Go line by line through the data and copy those with the word "CoeffBitwidth".

::: Records provided :::

File: /design/flow/design.v
module CICDecimator #(
    parameter int NUM_STAGES = 4,   
    parameter int DECIMATION_FACTOR = 8,   
    parameter int NUM_BITS_INPUT = 16,
    parameter int NUM_BITS_OUTPUT = 16
) (
    input logic clk_i,
    input logic reset_i,
    input logic tick_i,   
    input logic signed [NUM_BITS_INPUT-1:0] signal_i,
    output logic signed [NUM_BITS_OUTPUT-1:0] signal_o,
    output logic tick_reduced_o   
);
  parameter int NUM_BITS_INTERNAL = $clog2(DECIMATION_FACTOR ** NUM_STAGES) + NUM_BITS_INPUT;
  logic signed [NUM_BITS_INTERNAL-1:0] signal_integrated;
  logic signed [NUM_BITS_INTERNAL-1:0] comb_in;
  logic signed [NUM_BITS_INTERNAL-1:0] result;
  Integrator #(
      .NUM_STAGES(NUM_STAGES),
      .NUM_BITS(NUM_BITS_INTERNAL)
  ) integrators (
      .clk_i(clk_i),
      .reset_i(reset_i),
      .tick_i(tick_i),
      .signal_i(NUM_BITS_INTERNAL'(signal_i)),
      .signal_o(signal_integrated)
  );
  parameter int SIZE_DECIMATOR_COUNTER = $clog2(DECIMATION_FACTOR);
  logic unsigned [SIZE_DECIMATOR_COUNTER-1:0] decimator_counter, next_decimator_counter;
  logic decimated_tick;
  always_ff @(posedge clk_i) begin
    if (reset_i == 1) decimator_counter <= 0;
    else if (tick_i == 1) begin
      decimator_counter <= next_decimator_counter;
    end
  end   
  assign decimated_tick = (decimator_counter == SIZE_DECIMATOR_COUNTER'(DECIMATION_FACTOR - 1))
                          & tick_i;
  assign next_decimator_counter = decimated_tick ? 0 : (decimator_counter + 1);
  always_ff @(posedge clk_i) begin
    if (reset_i == 1) comb_in <= 0;
    else if (decimated_tick == 1) begin
      comb_in <= signal_integrated;
    end
  end   
  Comb #(
      .NUM_STAGES(NUM_STAGES),
      .NUM_BITS(NUM_BITS_INTERNAL)
  ) combs (
      .clk_i(clk_i),
      .reset_i(reset_i),
      .tick_i(decimated_tick),
      .signal_i(comb_in),
      .signal_o(result)
  );
  assign signal_o = result[NUM_BITS_INTERNAL-1:NUM_BITS_INTERNAL-NUM_BITS_OUTPUT];
  assign tick_reduced_o = decimated_tick;
endmodule
<file path="/design/flow/design.v">
module FIRFilter #(
    parameter int COEFF_LENGTH = 23,   
    parameter int BITWIDTH = 24   
) (
    input clk_i,
    input tick_i,
    output logic done_o,
    input logic signed [BITWIDTH-1:0] signal_i,
    output logic signed [BITWIDTH-1:0] signal_o,
    input logic signed [BITWIDTH-1:0] coeff[COEFF_LENGTH]
);
  localparam int CoeffBitwidth = $clog2(COEFF_LENGTH);
  localparam logic [CoeffBitwidth-1:0] CoeffLengthReduced = CoeffBitwidth'(COEFF_LENGTH - 1);
  logic signed [BITWIDTH-1:0] data[COEFF_LENGTH];
  logic [CoeffBitwidth-1:0] count;
  logic signed [2*BITWIDTH-1:0] acc;
  localparam logic IDLE = 0;
  localparam logic RUN = 1;
  logic state;
  always @(posedge clk_i) begin : capture
    integer i;
    if (tick_i) begin
      for (i = 0; i < COEFF_LENGTH - 1; i = i + 1) begin
        data[i+1] <= data[i];
      end
      data[0] <= signal_i;
    end
  end
  always @(posedge clk_i) begin
    case (state)
      IDLE: begin
        done_o <= 1'b0;
        if (tick_i) begin
          count <= CoeffLengthReduced;
          acc <= 0;
          state <= RUN;
        end
      end
      RUN: begin
        count <= count - 1'b1;
        acc <= acc + data[count] * coeff[count];
        if (count == 0) begin
          state <= IDLE;
          done_o <= 1'b1;
        end
      end
      default: begin
        state <= IDLE;
      end
    endcase
  end
  always @(posedge clk_i) begin
    if (done_o) begin
      if (acc >= 2 ** (2 * BITWIDTH - 2)) begin
        signal_o <= 2 ** (BITWIDTH - 1) - 1;
      end
      else if (acc < -(2 ** (2 * BITWIDTH - 2))) begin
        signal_o <= -(2 ** (BITWIDTH - 1));
      end
      else begin
        signal_o <= acc[2*BITWIDTH-2:BITWIDTH-1];
      end
    end
  end
endmodule
module InputFilter (
    input logic clk_i,
    input logic reset_i,
    input logic tick_i,
    input logic signed [23:0] data_i,
    output logic signed [23:0] data_o,
    output logic tick_o
);
  parameter int NumOfStages = 21;
  logic signed [23:0] coeffs[NumOfStages] = '{
      18177,
      -1996,
      -156523,
      -297170,
      -165831,
      -87593,
      -691506,
      -1397353,
      -567521,
      1783518,
      3127631,
      1783518,
      -567521,
      -1397353,
      -691506,
      -87593,
      -165831,
      -297170,
      -156523,
      -1996,
      18177
  };
  FIRFilter #(
      .COEFF_LENGTH(NumOfStages)
  ) input_fir (
      .clk_i(clk_i),
      .tick_i(tick_i),
      .signal_i(data_i),
      .signal_o(data_o),
      .done_o(tick_o),
      .coeff(coeffs)
  );
endmodule
</file>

:::

Exercise result:
  localparam int CoeffBitwidth = $clog2(COEFF_LENGTH);
  localparam logic [CoeffBitwidth-1:0] CoeffLengthReduced = CoeffBitwidth'(COEFF_LENGTH - 1);
  logic [CoeffBitwidth-1:0] count;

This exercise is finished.